When all of the scariness with my heart rate and blood pressure started, I spent the time before I realized that this was probably not a passing thing hoping things would calm down so I could try the ketamine and maybe get longer lasting pain relief. When I finally did realize how serious things could be, my primary care doctor told me I needed to start monitoring my blood pressure and heart rate.

There were two options for this (maybe a third but the third one was never discussed and I wouldn't have taken it). We could either go to a drug stuore with a BP monitor and check it a few times a week, or purchase one ourselves. Places like Target and walmart have these monitors in the pharmacy, but there is no tactile or audio readout of the information you get on the screen. I could, and did, rely on Mom at first. She's been great about reading the information for me. But there's no privacy in that, and at school that wouldn't be an option.

Another option, which I didn't discuss and didn't like was going into a doctors office, or for that matter a pharmacy and getting help to get my blood pressure taken. That's not very efficient, and can have the issue of privacy.

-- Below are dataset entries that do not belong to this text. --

Source: an optimization exercise on an open RTL-to-GDS flow (aim: small area, a short achievable clock period and few clock cycles per item). Production flows keep margins and buffers that such runs may drop. In this exercise RTL edits were held to simulation tests only and were not proved equivalent to the original.

--- flow/design.v ---
module hsv2rgb_fa (
    input  wire a,
    input  wire b,
    input  wire c,
    output wire s,
    output wire co
);
    assign s  = a ^ b ^ c;
    assign co = (a & b) | (a & c) | (b & c);
endmodule
module hsv2rgb_ha (
    input  wire a,
    input  wire b,
    output wire s,
    output wire co
);
    assign s  = a ^ b;
    assign co = a & b;
endmodule
module hsv2rgb_maj (
    input  wire a,
    input  wire b,
    input  wire c,
    output wire co
);
    assign co = (a & b) | (a & c) | (b & c);
endmodule
module hsv2rgb_floor (
    input  wire [7:0] sat,
    output wire [7:0] fl
);
    wire [7:0] d = ~sat;
    wire p1 = ~(sat[0] | sat[1]);
    wire p2 = ~(sat[0] | sat[2]);
    wire p3 = ~(sat[0] | sat[3]);
    wire p4 = ~(sat[0] | sat[4]);
    wire p5 = ~(sat[0] | sat[5]);
    wire p6 = ~(sat[0] | sat[6]);
    wire p7 = ~(sat[0] | sat[7]);
    wire p8 = ~(sat[1] | sat[2]);
    wire p9 = ~(sat[1] | sat[3]);
    wire p10 = ~(sat[1] | sat[4]);
    wire p11 = ~(sat[1] | sat[5]);
    wire p12 = ~(sat[1] | sat[6]);
    wire p13 = ~(sat[1] | sat[7]);
    wire p14 = ~(sat[2] | sat[3]);
    wire p15 = ~(sat[2] | sat[4]);
    wire p16 = ~(sat[2] | sat[5]);
    wire p17 = ~(sat[2] | sat[6]);
    wire p18 = ~(sat[2] | sat[7]);
    wire p19 = ~(sat[3] | sat[4]);
    wire p20 = ~(sat[3] | sat[5]);
    wire p21 = ~(sat[3] | sat[6]);
    wire p22 = ~(sat[3] | sat[7]);
    wire p23 = ~(sat[4] | sat[5]);
    wire p24 = ~(sat[4] | sat[6]);
    wire p25 = ~(sat[4] | sat[7]);
    wire p26 = ~(sat[5] | sat[6]);
    wire p27 = ~(sat[5] | sat[7]);
    wire p28 = ~(sat[6] | sat[7]);
    wire s29, c30;
    hsv2rgb_ha u_s29 (.a(p5), .b(p10), .s(s29), .co(c30));
    wire s31, c32;
    hsv2rgb_ha u_s31 (.a(p6), .b(p11), .s(s31), .co(c32));
    wire s33, c34;
    hsv2rgb_fa u_s33 (.a(p7), .b(p12), .c(p16), .s(s33), .co(c34));
    wire s35, c36;
    hsv2rgb_ha u_s35 (.a(p3), .b(p8), .s(s35), .co(c36));
    wire s37, c38;
    hsv2rgb_ha u_s37 (.a(p4), .b(p9), .s(s37), .co(c38));
    wire s39, c40;
    hsv2rgb_fa u_s39 (.a(s29), .b(p14), .c(d[3]), .s(s39), .co(c40));
    wire s41, c42;
    hsv2rgb_fa u_s41 (.a(s31), .b(p15), .c(d[7]), .s(s41), .co(c42));
    wire s43, c44;
    hsv2rgb_fa u_s43 (.a(s33), .b(p19), .c(d[4]), .s(s43), .co(c44));
    wire s45, c46;
    hsv2rgb_fa u_s45 (.a(p13), .b(p17), .c(p20), .s(s45), .co(c46));
    wire s47, c48;
    hsv2rgb_fa u_s47 (.a(p18), .b(p21), .c(p23), .s(s47), .co(c48));
    wire s49, c50;
    hsv2rgb_ha u_s49 (.a(p1), .b(d[1]), .s(s49), .co(c50));
    wire s51, c52;
    hsv2rgb_ha u_s51 (.a(p2), .b(d[3]), .s(s51), .co(c52));
    wire s53, c54;
    hsv2rgb_fa u_s53 (.a(s35), .b(d[2]), .c(d[4]), .s(s53), .co(c54));
    wire s55, c56;
    hsv2rgb_fa u_s55 (.a(s37), .b(d[5]), .c(c36), .s(s55), .co(c56));
    wire s57, c58;
    hsv2rgb_fa u_s57 (.a(s39), .b(d[6]), .c(c38), .s(s57), .co(c58));
    wire s59, c60;
    hsv2rgb_fa u_s59 (.a(s41), .b(c30), .c(c40), .s(s59), .co(c60));
    wire s61, c62;
    hsv2rgb_fa u_s61 (.a(s43), .b(c32), .c(c42), .s(s61), .co(c62));
    wire s63, c64;
    hsv2rgb_fa u_s63 (.a(s45), .b(c34), .c(c44), .s(s63), .co(c64));
    wire s65, c66;
    hsv2rgb_fa u_s65 (.a(s47), .b(d[5]), .c(c46), .s(s65), .co(c66));
    wire s67, c68;
    hsv2rgb_fa u_s67 (.a(p22), .b(p24), .c(c48), .s(s67), .co(c68));
    wire s69, c70;
    hsv2rgb_fa u_s69 (.a(p25), .b(p26), .c(d[6]), .s(s69), .co(c70));
    wire [15:0] A71 = {1'b0, p28, p27, s69, s67, s65, s63, s61, s59, s57, s55, s53, s51, s49, d[1], d[0]};
    wire [15:0] B72 = {1'b0, d[7], c70, c68, c66, c64, c62, c60, c58, c56, c54, c52, c50, d[2], 1'b0, d[0]};
    wire [15:0] S73 = A71 + B72;
    assign fl = {S73[15], S73[14], S73[13], S73[12], S73[11], S73[10], S73[9], S73[8]};
endmodule
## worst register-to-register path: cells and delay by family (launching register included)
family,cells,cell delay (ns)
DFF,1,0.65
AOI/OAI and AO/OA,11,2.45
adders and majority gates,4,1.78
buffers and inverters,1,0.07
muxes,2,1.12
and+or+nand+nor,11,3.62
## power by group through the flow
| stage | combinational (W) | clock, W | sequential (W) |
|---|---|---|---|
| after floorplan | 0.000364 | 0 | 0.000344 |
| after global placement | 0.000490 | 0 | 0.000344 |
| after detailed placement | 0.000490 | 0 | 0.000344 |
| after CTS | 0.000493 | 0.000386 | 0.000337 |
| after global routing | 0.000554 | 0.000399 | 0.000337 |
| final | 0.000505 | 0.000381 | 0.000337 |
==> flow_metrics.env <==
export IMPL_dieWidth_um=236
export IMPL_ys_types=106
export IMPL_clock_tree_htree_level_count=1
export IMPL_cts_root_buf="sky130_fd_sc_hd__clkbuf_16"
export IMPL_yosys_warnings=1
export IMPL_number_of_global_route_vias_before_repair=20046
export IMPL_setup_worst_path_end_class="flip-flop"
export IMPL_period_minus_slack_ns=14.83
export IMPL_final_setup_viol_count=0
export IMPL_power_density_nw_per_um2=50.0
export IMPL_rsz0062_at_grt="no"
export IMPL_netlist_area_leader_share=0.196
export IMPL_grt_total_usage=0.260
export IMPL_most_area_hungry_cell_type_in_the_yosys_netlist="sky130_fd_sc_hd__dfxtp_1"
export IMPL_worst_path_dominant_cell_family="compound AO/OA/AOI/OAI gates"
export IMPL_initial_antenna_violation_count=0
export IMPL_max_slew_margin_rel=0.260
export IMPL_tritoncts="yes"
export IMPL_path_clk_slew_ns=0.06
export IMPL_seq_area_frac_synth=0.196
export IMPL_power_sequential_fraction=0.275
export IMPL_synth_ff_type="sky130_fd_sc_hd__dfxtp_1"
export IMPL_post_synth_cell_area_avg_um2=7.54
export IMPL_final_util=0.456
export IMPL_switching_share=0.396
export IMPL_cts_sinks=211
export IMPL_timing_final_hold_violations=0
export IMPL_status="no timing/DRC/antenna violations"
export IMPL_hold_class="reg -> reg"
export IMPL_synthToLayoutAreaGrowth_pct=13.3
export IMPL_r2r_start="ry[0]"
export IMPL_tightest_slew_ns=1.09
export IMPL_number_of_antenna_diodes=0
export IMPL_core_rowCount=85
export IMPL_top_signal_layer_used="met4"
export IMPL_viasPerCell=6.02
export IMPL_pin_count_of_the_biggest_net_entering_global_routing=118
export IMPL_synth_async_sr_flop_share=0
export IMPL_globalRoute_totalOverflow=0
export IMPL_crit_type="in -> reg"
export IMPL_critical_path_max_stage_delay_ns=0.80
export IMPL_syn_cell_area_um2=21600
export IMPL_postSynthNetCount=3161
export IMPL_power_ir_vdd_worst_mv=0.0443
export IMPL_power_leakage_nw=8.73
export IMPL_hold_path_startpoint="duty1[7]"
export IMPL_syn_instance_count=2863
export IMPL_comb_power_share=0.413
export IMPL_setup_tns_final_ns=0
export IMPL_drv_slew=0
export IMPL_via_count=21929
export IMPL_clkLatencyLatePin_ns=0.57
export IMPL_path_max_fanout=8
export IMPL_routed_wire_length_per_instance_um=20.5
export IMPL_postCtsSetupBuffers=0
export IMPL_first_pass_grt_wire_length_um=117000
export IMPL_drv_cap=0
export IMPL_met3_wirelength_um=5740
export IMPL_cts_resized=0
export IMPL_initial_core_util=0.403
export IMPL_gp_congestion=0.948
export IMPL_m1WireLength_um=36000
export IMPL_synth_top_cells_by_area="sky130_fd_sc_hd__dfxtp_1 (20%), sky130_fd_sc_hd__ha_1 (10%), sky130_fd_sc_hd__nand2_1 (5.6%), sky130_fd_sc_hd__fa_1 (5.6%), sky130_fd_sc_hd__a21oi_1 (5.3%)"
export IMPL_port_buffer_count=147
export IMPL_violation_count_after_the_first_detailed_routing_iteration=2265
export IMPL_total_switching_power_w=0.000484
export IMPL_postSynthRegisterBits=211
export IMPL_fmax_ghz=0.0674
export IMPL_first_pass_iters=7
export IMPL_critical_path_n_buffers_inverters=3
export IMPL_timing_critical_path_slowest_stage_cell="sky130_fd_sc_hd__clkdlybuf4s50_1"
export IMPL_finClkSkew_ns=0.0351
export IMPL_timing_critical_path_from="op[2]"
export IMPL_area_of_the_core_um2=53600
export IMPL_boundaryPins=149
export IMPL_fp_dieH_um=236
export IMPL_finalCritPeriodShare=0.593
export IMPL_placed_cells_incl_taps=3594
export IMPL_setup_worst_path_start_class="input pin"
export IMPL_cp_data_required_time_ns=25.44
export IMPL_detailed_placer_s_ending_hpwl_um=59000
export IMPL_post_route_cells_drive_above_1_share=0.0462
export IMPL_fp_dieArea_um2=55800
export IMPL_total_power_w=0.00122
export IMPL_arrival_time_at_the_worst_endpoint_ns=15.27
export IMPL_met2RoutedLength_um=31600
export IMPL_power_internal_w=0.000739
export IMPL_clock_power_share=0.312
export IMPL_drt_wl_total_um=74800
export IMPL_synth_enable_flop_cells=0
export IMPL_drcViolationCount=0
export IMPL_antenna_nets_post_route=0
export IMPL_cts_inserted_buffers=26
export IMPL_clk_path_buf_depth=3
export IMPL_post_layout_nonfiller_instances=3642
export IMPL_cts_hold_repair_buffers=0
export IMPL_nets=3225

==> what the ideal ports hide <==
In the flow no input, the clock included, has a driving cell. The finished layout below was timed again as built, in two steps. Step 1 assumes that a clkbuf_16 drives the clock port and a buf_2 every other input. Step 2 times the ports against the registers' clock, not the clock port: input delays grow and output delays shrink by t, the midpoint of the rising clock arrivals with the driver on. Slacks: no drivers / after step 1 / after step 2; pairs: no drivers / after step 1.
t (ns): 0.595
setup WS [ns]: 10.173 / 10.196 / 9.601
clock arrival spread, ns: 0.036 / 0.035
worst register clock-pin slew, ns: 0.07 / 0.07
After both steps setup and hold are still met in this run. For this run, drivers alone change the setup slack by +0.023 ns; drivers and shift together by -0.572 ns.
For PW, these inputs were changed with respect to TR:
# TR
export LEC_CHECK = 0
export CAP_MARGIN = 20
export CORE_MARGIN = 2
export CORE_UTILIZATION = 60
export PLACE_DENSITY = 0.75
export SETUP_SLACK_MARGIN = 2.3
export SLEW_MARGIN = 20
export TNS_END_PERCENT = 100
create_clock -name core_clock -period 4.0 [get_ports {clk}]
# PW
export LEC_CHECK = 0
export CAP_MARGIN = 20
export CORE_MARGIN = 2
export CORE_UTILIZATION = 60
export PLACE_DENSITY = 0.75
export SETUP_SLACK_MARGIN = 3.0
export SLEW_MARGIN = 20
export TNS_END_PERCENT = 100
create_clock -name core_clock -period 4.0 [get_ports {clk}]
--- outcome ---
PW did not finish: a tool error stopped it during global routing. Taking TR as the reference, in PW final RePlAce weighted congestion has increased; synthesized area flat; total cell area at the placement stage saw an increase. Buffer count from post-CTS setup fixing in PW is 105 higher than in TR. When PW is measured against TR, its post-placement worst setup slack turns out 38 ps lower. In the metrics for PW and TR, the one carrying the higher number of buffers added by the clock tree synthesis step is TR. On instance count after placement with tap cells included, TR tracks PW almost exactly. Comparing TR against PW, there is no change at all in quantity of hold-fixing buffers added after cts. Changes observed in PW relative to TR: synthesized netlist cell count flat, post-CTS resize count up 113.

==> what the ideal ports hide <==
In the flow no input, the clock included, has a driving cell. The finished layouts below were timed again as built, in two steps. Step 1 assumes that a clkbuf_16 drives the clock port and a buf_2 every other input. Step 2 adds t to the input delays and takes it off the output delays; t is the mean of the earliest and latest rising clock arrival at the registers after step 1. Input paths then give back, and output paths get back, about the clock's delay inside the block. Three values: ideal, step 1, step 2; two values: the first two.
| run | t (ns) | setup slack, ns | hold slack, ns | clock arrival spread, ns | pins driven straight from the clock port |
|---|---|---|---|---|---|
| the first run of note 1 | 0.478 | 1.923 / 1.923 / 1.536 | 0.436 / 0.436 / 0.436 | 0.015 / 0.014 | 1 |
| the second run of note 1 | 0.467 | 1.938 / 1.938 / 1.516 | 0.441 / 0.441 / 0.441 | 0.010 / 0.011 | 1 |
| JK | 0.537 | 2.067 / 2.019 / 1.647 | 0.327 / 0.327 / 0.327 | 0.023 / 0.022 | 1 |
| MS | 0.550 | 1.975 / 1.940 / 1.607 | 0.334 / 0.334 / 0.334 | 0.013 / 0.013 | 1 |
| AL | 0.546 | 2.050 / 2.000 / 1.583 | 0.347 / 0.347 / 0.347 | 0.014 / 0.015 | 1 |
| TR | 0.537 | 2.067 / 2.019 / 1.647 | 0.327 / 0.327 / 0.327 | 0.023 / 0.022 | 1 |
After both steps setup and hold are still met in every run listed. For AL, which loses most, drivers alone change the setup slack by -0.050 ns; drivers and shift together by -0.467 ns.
Background: an optimization exercise with open tools, aiming at small area, a short achievable clock period and few clock cycles per item. Do not read the settings as production practice. RTL that was checked went through simulation tests only; none was proved equivalent to the original. No activity file was given, so power comes from the tool's default toggle rates.

Setup of ember:
Design bm_select, start of the top module:
module bm_select (
    input  wire        clk,
    input  wire        rst,
    input  wire [11:0] cfg_dmin,
    input  wire [31:0] cfg_tex,
    input  wire [31:0] cfg_uniq,
    input  wire        cfg_sp,
    input  wire        s_valid,
    output wire        s_ready,
    input  wire [32:0] s_cost,
    input  wire        s_eval,
    input  wire        s_last,
    input  wire [32:0] s_text,
    output wire        m_valid,
    input  wire        m_ready,
    output wire [15:0] m_disp
);
    reg  [32:0] c_r;         
    reg         e_r, l_r, v_r;
    reg  [5:0]  k;           
    reg         pend;        
    reg         mv;
    reg         srdy;
    reg  [15:0] disp;
    reg         found;
    reg  [32:0] B;
    reg  [5:0]  p;
    reg         d2;          
    reg         hasF;
    reg  [32:0] F;
    reg         aok;
    reg  [33:0] A;           
    reg  [34:0] bS;          
    reg  [32:0] prev;
    reg         pe;
    reg         dvo;         
    reg  [2:0]  dst;         
    reg         ds;          
    reg  [2:0]  dn;          
    reg  [4:0]  q;
    reg  [32:0] V;           
    reg         rs;          
    reg  [39:0] acc;
    reg         sat;
    reg         mact;        
    reg  [4:0]  mi;          
    reg  [1:0]  dig;         
    reg  [11:0] dmin_r;
    reg         sp_r;
    reg         t_ok;
    assign s_ready = srdy;
    assign m_valid = mv;
    assign m_disp  = disp;
    function automatic lt33(input [32:0] a, input [32:0] b);
        integer i;
        reg r;
        begin
            r = 1'b0;
            for (i = 0; i < 33; i = i + 1)
                r = (~a[i] & b[i]) | (~a[i] & r) | (b[i] & r);
            lt33 = r;
        end
    endfunction
    wire        fire = s_valid && srdy;
    wire        proc = v_r;
    wire [32:0] c    = c_r;
    wire        k0   = (k == 6'd0);
    wire        fnd  = found && !k0;
    wire        nb   = e_r && (!fnd || lt33(c, B));
    wire        isb  = fnd && !nb && !d2;
    wire        fupd = fnd && !nb && d2 && e_r && (!hasF || lt33(c, F));
    wire        a_lt_f = lt33(A[32:0], F);
    wire        dstart = isb && e_r && aok && sp_r;
    wire mdone   = !rs && !mact;
    wire ddone   = (dst == 3'd0) && !ds;
  ...
For scale: roughly 2600 cells after synthesis, about 350 flip-flops, about 170 I/O pins.
export LEC_CHECK = 0
export CAP_MARGIN = 20
export CORE_MARGIN = 2
export CORE_UTILIZATION = 40
export SLEW_MARGIN = 20
create_clock -name core_clock -period 12.0 [get_ports {clk}]
run.sh (not shown) runs the stock make flow with config.mk's settings and CLKGATE_MAP_FILE= SYNTH_SCRIPT=/design/flow/synth_recipe.tcl, a recipe that flattens the netlist after the stock synthesis.
No stage failed in ember, and the final checks on the layout all came back clean.
Testbench counts of ember, summed over its fixed seeds: cycles 53,011, pixels 1,280.
The following lists how raven was set up differently from ember:
==> flow/flow/run.sh (new file) <==
#!/bin/bash
# Standard layout, with the post-placement and post-CTS/GRT timing repair asked
# to reach a larger setup slack than the default.
set -euo pipefail
bash standard.sh SETUP_SLACK_MARGIN=8 finish > standard_flow.log 2>&1
==> flow/standard.sh (new file) <==
#!/bin/bash
# synth_recipe.tcl (not shown) runs the flow's synth.tcl, then flattens the netlist and writes it again
# the make line also repeats each setting of config.mk as NAME=value (left out here)
make -C /OpenROAD-flow-scripts/flow DESIGN_CONFIG=/design/flow/config.mk WORK_HOME=/design/flow/orfs CLKGATE_MAP_FILE= SYNTH_SCRIPT=/design/flow/synth_recipe.tcl "${@:-finish}"
removed: flow/run.sh
==> run notes <==
- Changes observed in raven relative to ember: leakage power now sits higher; sequential share of layout area went down.
- On wire length, the lower figure sits with ember, not raven.
- Against ember, raven reports a max-slew headroom at the worst pin that is higher.

---

== the reference run ==
Another version of the RTL of bm_select (not shown whole).
For scale: roughly 310 flip-flops, ~170 I/O pins.
make LEC_CHECK=0 CAP_MARGIN=20 CORE_MARGIN=2 CORE_UTILIZATION=40 SLEW_MARGIN=20 finish   # period 12.0 ns
Stock flow here: none of the scripts above is used.
The reference run completed; timing, DRC and antenna clean
Modified inputs, the trial run compared to the reference run
Settings: SETUP_SLACK_MARGIN: unset -> 5.
==> run notes <==
Final instance count without filler cells came out exactly the same in the reference run and the trial run.
Reported for the reference run and the trial run, well-tap cell count turned out identical to the last digit.
Taking the reference run as the reference, in the trial run combined area of the multi-input logic cells stayed essentially flat, H-tree level count stayed essentially flat, number of antenna violations at the first check in global routing stayed essentially flat, net count of the mapped netlist stayed essentially flat.
The trial run against the reference run: post-route worst setup slack held, iteration-0 DRC count of the detailed router held, worst-case headroom to the max-slew limit held, latest clock arrival within the worst-skew pair held.
Compared the trial run against the reference run; proportion of power drawn by the clock network within noise.
No run of this note included a check of the RTL's function; only the layout flow was run.

---

Another version of the RTL of bm_select (not shown whole).
Size in the first run: roughly 360 flip-flops, roughly 170 I/O pins, ~26000 um2 of cells after synthesis.
clock: 12.0 ns
lec_check: 0
cap_margin: 20
core_margin: 2
core_utilization: 70
cts_cluster_diameter: 90
cts_cluster_size: 24
place_density: 0.7
slew_margin: 20
standard.sh (not shown) runs the stock make flow with config.mk's settings and CLKGATE_MAP_FILE= SYNTH_SCRIPT=/design/flow/synth_recipe.tcl, a recipe that flattens the netlist after the stock synthesis.
==> flow/flow/run.sh <==
#!/bin/bash
# Standard layout, with the timing repair asked to reach a larger setup slack
# than the default, and plain buffers on the ports.
set -euo pipefail
bash standard.sh SETUP_SLACK_MARGIN=8 "BUFFER_PORTS_ARGS=-buffer_cell sky130_fd_sc_hd__buf_2" finish > standard_flow.log 2>&1
Testbench counts at the start, summed over its fixed seeds: cycles 52,880, pixels 1,280.
Next try:
Settings changed: CORE_UTILIZATION 70 to 65, CTS_CLUSTER_DIAMETER 90 to default, CTS_CLUSTER_SIZE 24 to default, PLACE_DENSITY 0.7 to default.
After rerunning: The new run finished with timing, DRC and antenna clean. Total power climbs by 16%. Setup slack improved by 0.032 ns. Non-clock buffer count is higher by 23. Die area is higher by 7.5%. Utilization fell by 3.5 points. Critical path depth is higher by 8. Area after synthesis does not change. Combinational power rose by about 3%. Synthesized cell count stays the same.
Next try:
Settings changed: CTS_CLUSTER_DIAMETER from default to 80, CTS_CLUSTER_SIZE from default to 20.
Outcome:
- The changed run finished with timing, DRC and antenna clean
- clock skew goes down by 0.0041 ns
- die area stays the same
- via count hardly moves
- critical path depth is lower by 2
- non-clock buffer count went up by 6
- combinational power stays flat
- wire length decreases by 0.56%
- fmax came out lower by 0.44%
Source: an optimization exercise on an open RTL-to-GDS flow (aim: small area, a short achievable clock period and few clock cycles). Production flows keep margins and buffers that such runs may drop. Function was checked by simulation only, so behaviour that the tests miss may differ from the original. Power and IR drop assume default switching activity.

File: config.mk
export PLATFORM = sky130hd
export DESIGN_NAME = cv_repack
export DESIGN_NICKNAME = cv_repack
export VERILOG_FILES = /design/flow/design.v
export SDC_FILE = /design/flow/constraint.sdc
export NUM_CORES = 4
export LEC_CHECK = 0
export ABC_AREA = 0
export CAP_MARGIN = 20
export CORE_MARGIN = 2
export CORE_UTILIZATION = 40
export CTS_CLUSTER_DIAMETER = 80
export CTS_CLUSTER_SIZE = 24
export PLACE_DENSITY = 0.6
export SETUP_SLACK_MARGIN = 4.8
export SLEW_MARGIN = 20
File: constraint.sdc
create_clock -name core_clock -period 8.0 [get_ports {clk}]
set_input_delay 1.6000 -clock core_clock [delete_from_list [all_inputs] [get_ports {clk}]]
set_output_delay 1.6000 -clock core_clock [all_outputs]
set_load 0.01 [all_outputs]
What follows belongs to an exercise in optimizing a design on an open flow for small area, a short achievable clock period and few clock cycles per item; a production flow would make more cautious choices. The RTL was checked by simulation tests, not by an equivalence proof against the original design. No activity file was given, so power comes from the tool's default toggle rates.

===== flow/flow/run.sh =====
#!/bin/bash
set -euo pipefail
export SETUP_SLACK_MARGIN=9.3
export BUFFER_PORTS_ARGS="-buffer_cell sky130_fd_sc_hd__buf_2"
bash standard.sh > standard.log 2>&1

===== flow/constraint.sdc =====
create_clock -name core_clock -period 13.0 [get_ports {clk}]
set_input_delay 2.6000 -clock core_clock [delete_from_list [all_inputs] [get_ports {clk}]]
set_output_delay 2.6000 -clock core_clock [all_outputs]
set_load 0.01 [all_outputs]

===== flow/standard.sh =====
#!/bin/bash
# synth_recipe.tcl (not shown) runs the flow's synth.tcl, then flattens the netlist and writes it again
# the make line also repeats each setting of config.mk as NAME=value (left out here)
make -C /OpenROAD-flow-scripts/flow DESIGN_CONFIG=/design/flow/config.mk WORK_HOME=/design/flow/orfs CLKGATE_MAP_FILE= SYNTH_SCRIPT=/design/flow/synth_recipe.tcl "${@:-finish}"

===== flow/config.mk =====
export PLATFORM = sky130hd
export DESIGN_NAME = lzss_comp
export DESIGN_NICKNAME = lzss_comp
export VERILOG_FILES = /design/flow/design.v
export SDC_FILE = /design/flow/constraint.sdc
export NUM_CORES = 4
export LEC_CHECK = 0
export CAP_MARGIN = 20
export CORE_MARGIN = 2
export CORE_UTILIZATION = 55
export CTS_CLUSTER_DIAMETER = 100
export CTS_CLUSTER_SIZE = 20
export SLEW_MARGIN = 20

The last option, which I took, was to purchase a blood pressure and heart rate monitor. This seemed to be the most convenient, since I could thake my BP/HR when ever I needed to, and do it in the privacy of a dorm room. I figured they would be pretty big, and there was a down-side to that, but I decided that it would be worth it to have the added safety and ability to measure things until things stabilize.

I had a few mandates for the product

  • Speech: There is no Braille blood pressure monitor, and even if there were, it would be out of my price range.
  • Independence: I had to be able to start and stop the measurements and readings.
  • Heart rate: I needed to know my heart rate in addition to my blood pressure. I've never succeeded in taking my pulse without sighted help to watch the clock.
  • Location: It had to take the blood pressure from the upper arm, not the wrist, since that's not an accurate measure for me.
  • Price: I was looking for the cheapest one with all of the features I needed.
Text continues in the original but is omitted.